===== Records for this task
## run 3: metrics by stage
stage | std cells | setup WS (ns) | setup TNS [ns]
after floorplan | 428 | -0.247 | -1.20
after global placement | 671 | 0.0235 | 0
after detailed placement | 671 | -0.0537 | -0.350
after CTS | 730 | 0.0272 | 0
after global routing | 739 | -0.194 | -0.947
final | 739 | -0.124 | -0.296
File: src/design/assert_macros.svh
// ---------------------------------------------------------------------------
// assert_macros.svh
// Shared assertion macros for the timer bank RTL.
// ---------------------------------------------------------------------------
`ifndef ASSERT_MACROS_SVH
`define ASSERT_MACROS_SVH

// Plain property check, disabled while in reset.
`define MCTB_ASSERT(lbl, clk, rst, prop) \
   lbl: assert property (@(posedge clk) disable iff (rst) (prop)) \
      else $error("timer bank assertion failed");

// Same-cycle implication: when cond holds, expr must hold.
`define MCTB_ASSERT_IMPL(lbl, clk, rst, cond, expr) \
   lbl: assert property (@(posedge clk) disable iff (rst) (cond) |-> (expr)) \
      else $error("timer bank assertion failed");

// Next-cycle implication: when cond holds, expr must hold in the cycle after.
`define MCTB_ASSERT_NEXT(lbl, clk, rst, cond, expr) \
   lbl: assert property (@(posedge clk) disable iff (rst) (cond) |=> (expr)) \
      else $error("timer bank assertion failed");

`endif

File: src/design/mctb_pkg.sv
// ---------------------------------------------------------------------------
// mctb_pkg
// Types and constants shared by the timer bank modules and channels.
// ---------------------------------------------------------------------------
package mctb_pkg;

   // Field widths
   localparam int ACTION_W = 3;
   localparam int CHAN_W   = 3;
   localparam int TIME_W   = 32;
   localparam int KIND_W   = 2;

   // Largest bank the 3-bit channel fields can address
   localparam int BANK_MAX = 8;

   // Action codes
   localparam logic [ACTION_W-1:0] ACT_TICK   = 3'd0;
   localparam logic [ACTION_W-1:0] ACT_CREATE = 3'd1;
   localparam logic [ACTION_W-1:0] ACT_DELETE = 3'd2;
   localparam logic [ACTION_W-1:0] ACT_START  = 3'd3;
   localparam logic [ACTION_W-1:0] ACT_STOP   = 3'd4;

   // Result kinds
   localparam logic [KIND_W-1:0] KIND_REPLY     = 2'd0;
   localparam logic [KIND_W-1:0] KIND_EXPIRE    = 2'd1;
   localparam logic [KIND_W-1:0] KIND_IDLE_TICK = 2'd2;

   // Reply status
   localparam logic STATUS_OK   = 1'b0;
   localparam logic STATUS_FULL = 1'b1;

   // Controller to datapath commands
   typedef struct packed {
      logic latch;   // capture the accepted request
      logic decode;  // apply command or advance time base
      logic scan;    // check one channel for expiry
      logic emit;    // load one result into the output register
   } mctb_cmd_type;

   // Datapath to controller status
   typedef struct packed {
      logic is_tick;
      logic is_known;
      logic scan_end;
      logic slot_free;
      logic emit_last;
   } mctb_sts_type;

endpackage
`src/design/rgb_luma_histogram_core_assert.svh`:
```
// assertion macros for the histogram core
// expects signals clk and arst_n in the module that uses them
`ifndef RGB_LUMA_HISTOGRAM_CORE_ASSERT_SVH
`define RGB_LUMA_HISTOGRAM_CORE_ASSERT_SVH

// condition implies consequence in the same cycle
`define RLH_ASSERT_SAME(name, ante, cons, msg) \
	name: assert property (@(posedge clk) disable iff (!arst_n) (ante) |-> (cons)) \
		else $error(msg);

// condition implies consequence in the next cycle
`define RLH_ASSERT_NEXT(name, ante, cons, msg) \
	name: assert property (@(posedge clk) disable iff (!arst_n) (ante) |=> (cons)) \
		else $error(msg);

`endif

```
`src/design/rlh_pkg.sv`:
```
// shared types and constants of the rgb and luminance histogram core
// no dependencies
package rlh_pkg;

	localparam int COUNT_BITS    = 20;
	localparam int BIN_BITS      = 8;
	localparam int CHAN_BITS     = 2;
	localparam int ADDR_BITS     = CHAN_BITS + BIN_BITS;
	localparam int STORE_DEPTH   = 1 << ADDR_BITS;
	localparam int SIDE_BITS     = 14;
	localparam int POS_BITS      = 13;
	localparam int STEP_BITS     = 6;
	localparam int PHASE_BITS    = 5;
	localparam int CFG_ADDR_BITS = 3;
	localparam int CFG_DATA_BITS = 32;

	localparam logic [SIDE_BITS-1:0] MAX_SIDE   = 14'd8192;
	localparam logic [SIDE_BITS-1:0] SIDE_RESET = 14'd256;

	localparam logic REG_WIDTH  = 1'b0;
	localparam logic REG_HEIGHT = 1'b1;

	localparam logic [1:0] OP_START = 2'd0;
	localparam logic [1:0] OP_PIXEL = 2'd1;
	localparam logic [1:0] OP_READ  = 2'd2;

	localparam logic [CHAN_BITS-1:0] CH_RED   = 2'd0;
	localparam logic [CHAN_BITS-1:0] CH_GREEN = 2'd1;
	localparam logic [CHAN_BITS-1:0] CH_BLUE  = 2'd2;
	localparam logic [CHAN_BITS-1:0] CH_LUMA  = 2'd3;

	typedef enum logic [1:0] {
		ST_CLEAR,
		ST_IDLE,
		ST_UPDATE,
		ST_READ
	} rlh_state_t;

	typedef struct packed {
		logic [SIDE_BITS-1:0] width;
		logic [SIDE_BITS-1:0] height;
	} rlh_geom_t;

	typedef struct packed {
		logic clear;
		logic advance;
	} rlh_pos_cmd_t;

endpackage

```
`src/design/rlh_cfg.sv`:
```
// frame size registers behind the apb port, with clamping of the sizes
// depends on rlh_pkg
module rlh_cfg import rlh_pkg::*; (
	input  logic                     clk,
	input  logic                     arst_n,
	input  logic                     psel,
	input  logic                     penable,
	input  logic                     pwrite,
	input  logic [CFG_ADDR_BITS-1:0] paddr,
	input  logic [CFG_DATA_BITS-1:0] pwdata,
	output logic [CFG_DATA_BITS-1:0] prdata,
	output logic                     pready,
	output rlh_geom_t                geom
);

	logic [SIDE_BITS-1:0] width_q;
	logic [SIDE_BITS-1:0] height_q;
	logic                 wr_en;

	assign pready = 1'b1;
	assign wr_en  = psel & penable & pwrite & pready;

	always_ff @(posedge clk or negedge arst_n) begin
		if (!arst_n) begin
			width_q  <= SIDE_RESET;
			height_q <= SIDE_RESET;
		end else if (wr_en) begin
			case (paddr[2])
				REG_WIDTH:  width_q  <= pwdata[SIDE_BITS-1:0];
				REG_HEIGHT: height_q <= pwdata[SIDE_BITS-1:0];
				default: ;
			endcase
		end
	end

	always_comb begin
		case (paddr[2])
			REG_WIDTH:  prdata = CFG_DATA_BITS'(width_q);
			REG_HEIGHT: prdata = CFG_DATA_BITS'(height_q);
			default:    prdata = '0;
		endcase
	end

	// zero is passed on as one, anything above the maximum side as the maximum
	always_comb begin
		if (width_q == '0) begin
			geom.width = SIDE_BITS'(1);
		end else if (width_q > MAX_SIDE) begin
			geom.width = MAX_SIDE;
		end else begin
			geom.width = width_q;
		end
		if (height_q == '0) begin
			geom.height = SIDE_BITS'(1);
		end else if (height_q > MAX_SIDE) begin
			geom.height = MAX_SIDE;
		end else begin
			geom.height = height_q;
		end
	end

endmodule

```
==========
===== Records for this task
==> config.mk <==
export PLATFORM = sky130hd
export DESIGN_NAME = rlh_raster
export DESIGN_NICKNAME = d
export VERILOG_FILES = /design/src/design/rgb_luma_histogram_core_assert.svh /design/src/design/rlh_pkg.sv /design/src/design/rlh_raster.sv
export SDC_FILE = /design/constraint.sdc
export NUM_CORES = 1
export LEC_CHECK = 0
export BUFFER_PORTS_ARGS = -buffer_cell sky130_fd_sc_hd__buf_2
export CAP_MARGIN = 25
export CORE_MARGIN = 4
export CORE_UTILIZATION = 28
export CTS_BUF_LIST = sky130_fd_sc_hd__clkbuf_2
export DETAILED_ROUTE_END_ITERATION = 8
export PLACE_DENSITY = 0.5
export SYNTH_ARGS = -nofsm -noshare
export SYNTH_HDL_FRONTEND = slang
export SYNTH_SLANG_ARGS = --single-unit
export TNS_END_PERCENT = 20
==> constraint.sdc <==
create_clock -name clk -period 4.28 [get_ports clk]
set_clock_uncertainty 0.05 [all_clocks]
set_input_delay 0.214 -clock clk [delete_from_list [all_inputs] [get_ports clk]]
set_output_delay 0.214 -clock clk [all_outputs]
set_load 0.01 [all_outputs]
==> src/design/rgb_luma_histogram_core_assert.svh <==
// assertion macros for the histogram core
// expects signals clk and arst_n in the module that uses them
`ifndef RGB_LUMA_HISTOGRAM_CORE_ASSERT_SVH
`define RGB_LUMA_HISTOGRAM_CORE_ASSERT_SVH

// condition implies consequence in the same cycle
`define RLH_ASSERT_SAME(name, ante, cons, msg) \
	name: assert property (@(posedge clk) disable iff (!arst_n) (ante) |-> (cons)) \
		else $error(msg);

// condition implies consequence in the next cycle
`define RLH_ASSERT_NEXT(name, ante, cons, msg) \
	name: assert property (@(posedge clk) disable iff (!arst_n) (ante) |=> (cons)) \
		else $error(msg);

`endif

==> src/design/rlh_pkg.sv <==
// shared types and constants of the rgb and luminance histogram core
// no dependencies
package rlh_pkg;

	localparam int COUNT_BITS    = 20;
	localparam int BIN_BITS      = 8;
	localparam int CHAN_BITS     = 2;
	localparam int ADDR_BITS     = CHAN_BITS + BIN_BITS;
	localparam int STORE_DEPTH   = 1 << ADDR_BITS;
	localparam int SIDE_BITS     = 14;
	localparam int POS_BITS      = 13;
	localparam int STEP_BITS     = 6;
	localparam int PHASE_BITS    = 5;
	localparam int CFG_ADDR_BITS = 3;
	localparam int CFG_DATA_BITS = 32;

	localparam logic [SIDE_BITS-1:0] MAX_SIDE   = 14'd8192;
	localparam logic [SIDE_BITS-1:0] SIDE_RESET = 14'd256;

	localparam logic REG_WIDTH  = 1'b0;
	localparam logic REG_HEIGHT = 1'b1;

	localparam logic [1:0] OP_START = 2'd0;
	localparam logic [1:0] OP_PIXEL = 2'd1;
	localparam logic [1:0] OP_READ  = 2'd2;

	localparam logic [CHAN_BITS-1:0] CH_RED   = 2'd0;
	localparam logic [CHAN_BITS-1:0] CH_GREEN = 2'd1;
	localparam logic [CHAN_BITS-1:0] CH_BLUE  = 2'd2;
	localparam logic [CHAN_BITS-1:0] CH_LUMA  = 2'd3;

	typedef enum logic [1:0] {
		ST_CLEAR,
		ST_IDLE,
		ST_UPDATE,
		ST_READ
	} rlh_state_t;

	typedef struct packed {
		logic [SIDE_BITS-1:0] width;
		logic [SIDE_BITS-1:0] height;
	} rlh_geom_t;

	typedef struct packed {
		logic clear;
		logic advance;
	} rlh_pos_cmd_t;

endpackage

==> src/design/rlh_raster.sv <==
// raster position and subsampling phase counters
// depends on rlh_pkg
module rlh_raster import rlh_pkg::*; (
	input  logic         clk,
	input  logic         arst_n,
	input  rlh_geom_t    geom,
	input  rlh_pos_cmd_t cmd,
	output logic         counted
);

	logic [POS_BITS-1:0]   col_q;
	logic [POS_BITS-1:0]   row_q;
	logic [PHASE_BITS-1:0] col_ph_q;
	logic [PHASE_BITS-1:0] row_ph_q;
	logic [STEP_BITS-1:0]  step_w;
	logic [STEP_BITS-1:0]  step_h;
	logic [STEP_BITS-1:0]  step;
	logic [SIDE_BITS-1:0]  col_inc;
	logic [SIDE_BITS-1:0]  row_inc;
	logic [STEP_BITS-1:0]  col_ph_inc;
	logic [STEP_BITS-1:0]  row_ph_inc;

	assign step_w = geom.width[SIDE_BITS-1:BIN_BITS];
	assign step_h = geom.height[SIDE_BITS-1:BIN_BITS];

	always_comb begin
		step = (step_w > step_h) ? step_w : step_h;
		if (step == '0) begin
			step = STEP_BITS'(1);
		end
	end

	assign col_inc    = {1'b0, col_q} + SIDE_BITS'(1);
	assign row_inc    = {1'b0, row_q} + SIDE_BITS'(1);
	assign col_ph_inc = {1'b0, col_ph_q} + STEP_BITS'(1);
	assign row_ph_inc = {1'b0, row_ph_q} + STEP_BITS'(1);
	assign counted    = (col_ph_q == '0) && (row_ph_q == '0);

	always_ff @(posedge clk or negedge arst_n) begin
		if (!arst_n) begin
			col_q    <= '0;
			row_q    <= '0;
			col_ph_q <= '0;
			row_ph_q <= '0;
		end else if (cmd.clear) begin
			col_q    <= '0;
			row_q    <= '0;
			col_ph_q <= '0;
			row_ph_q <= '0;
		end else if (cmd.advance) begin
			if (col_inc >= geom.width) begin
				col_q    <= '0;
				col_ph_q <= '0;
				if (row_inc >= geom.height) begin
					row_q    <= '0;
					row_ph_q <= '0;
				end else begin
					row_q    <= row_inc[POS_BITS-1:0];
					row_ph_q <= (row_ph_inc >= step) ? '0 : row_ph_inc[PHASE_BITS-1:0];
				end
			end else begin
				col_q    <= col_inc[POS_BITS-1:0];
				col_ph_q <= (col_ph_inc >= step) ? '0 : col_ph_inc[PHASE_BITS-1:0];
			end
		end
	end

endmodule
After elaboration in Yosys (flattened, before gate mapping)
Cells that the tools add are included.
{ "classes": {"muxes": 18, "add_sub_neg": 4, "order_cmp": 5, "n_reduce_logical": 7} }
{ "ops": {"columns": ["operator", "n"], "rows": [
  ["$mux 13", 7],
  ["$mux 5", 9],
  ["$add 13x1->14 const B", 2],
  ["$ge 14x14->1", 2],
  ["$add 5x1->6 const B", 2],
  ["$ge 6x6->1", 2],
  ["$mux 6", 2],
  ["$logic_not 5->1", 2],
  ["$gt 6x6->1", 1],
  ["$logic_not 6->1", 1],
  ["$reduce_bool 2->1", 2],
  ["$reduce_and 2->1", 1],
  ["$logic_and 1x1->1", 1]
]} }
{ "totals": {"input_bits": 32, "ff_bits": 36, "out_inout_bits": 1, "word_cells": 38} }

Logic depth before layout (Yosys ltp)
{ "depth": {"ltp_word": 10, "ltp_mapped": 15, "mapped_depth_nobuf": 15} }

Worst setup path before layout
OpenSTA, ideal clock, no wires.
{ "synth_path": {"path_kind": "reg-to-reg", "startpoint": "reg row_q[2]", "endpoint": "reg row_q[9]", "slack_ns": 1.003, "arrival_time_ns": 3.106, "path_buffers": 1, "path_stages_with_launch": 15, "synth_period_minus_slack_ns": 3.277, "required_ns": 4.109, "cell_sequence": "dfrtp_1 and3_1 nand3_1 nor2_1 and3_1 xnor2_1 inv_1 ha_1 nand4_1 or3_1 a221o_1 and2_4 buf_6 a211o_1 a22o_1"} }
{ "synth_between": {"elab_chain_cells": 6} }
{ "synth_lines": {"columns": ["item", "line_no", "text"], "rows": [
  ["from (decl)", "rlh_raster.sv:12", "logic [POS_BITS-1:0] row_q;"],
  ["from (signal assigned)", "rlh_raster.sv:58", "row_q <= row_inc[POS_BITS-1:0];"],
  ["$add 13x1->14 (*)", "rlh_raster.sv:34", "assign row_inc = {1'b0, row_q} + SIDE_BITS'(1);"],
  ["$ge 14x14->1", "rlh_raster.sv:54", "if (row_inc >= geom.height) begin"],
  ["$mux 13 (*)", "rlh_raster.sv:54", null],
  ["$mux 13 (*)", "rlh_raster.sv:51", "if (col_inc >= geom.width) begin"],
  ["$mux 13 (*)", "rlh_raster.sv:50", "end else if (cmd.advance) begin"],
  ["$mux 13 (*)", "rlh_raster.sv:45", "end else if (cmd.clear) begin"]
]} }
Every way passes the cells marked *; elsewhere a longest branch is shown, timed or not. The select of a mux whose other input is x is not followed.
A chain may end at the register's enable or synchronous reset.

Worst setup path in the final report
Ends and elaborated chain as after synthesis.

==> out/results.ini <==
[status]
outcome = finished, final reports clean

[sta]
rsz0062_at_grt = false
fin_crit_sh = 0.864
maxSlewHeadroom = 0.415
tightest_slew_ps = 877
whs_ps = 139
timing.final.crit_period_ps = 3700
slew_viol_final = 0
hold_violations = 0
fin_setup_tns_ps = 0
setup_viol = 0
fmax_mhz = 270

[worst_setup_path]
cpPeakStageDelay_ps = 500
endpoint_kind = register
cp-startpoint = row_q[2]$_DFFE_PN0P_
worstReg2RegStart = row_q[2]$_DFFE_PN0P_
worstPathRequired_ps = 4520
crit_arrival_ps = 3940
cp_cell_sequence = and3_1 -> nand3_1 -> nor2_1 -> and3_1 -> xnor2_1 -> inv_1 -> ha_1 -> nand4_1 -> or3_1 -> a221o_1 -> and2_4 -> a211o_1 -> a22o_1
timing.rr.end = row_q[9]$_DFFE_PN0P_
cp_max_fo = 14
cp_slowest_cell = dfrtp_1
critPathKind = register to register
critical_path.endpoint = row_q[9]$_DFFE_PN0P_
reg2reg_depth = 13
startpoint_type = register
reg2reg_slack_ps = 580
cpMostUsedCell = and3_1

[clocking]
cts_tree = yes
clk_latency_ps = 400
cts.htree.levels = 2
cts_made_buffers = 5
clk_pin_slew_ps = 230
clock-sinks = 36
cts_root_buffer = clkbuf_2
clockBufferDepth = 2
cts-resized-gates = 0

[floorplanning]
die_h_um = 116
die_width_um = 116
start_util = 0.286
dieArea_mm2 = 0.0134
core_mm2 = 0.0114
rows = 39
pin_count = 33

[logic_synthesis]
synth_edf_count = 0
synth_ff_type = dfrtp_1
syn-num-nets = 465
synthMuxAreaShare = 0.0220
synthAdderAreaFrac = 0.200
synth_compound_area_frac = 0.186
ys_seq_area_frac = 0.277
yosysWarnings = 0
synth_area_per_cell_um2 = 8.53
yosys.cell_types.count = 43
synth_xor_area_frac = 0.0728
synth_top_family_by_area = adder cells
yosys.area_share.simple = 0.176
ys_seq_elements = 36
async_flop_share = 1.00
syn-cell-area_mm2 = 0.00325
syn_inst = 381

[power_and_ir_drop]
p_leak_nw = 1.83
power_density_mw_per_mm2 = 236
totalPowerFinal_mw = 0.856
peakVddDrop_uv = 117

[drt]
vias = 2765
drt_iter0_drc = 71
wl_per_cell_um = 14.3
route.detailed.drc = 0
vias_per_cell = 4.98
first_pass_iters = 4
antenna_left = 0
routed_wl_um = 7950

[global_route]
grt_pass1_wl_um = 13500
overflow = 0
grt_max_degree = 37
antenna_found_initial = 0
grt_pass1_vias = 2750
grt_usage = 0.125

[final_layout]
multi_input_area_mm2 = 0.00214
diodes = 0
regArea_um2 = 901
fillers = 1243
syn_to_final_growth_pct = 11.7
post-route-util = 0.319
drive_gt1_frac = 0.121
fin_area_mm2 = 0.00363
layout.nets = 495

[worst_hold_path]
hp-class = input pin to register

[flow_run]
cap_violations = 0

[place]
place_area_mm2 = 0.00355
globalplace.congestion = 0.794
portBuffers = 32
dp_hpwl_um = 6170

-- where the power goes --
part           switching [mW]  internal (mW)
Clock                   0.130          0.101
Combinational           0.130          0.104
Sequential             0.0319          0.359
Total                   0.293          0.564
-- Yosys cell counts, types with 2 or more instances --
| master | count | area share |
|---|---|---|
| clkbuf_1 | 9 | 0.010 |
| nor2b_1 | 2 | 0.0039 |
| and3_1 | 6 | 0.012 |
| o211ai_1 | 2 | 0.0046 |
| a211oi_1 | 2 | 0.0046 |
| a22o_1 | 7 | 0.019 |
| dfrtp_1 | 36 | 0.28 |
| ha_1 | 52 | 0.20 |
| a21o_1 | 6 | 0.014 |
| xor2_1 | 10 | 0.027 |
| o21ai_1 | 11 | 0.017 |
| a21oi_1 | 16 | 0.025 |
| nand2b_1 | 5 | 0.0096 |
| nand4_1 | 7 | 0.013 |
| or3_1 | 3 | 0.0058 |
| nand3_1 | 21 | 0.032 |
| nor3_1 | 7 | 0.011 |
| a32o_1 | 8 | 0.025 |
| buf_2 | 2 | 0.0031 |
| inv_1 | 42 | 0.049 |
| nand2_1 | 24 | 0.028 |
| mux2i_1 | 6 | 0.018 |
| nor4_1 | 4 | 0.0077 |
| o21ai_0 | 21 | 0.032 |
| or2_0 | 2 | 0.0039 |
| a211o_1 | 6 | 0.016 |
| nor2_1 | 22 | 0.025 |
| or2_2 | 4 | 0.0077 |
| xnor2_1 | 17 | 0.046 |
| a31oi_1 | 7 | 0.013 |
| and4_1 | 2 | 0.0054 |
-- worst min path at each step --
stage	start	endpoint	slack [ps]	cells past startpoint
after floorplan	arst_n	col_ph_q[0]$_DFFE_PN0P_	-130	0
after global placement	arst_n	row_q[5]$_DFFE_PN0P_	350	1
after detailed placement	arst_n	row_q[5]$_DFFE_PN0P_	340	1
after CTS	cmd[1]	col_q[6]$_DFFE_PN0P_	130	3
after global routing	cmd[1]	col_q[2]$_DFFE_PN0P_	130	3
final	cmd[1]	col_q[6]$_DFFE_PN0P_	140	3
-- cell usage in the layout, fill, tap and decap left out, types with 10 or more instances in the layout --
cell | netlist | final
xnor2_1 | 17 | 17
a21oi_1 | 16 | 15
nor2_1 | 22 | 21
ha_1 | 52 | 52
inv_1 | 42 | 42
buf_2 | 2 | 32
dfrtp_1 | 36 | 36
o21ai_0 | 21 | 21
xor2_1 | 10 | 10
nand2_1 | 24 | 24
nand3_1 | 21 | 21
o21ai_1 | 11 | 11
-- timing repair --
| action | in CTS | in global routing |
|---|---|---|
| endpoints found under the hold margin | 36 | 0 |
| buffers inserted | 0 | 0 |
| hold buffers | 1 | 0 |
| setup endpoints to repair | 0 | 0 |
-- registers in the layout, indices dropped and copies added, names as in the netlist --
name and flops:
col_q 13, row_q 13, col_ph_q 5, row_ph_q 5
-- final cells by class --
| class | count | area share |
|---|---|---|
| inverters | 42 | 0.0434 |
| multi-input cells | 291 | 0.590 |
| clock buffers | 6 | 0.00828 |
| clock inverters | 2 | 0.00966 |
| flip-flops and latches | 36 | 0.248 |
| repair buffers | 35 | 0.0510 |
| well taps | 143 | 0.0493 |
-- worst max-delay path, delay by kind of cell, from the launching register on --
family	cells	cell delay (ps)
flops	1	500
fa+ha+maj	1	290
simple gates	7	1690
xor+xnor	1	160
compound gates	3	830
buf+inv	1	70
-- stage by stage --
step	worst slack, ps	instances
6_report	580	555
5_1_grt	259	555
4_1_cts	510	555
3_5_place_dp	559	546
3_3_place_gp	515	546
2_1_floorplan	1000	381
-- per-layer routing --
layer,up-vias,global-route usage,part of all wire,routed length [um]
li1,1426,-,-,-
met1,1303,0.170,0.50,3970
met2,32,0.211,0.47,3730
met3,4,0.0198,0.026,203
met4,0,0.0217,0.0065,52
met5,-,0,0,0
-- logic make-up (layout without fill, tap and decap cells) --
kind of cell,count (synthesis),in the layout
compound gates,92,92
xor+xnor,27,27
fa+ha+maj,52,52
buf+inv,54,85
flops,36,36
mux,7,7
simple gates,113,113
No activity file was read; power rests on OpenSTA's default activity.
==========
Your assignment:
Filter the data above, keeping only lines that include the string "before".

Exercise output:
After elaboration in Yosys (flattened, before gate mapping)
Logic depth before layout (Yosys ltp)
Worst setup path before layout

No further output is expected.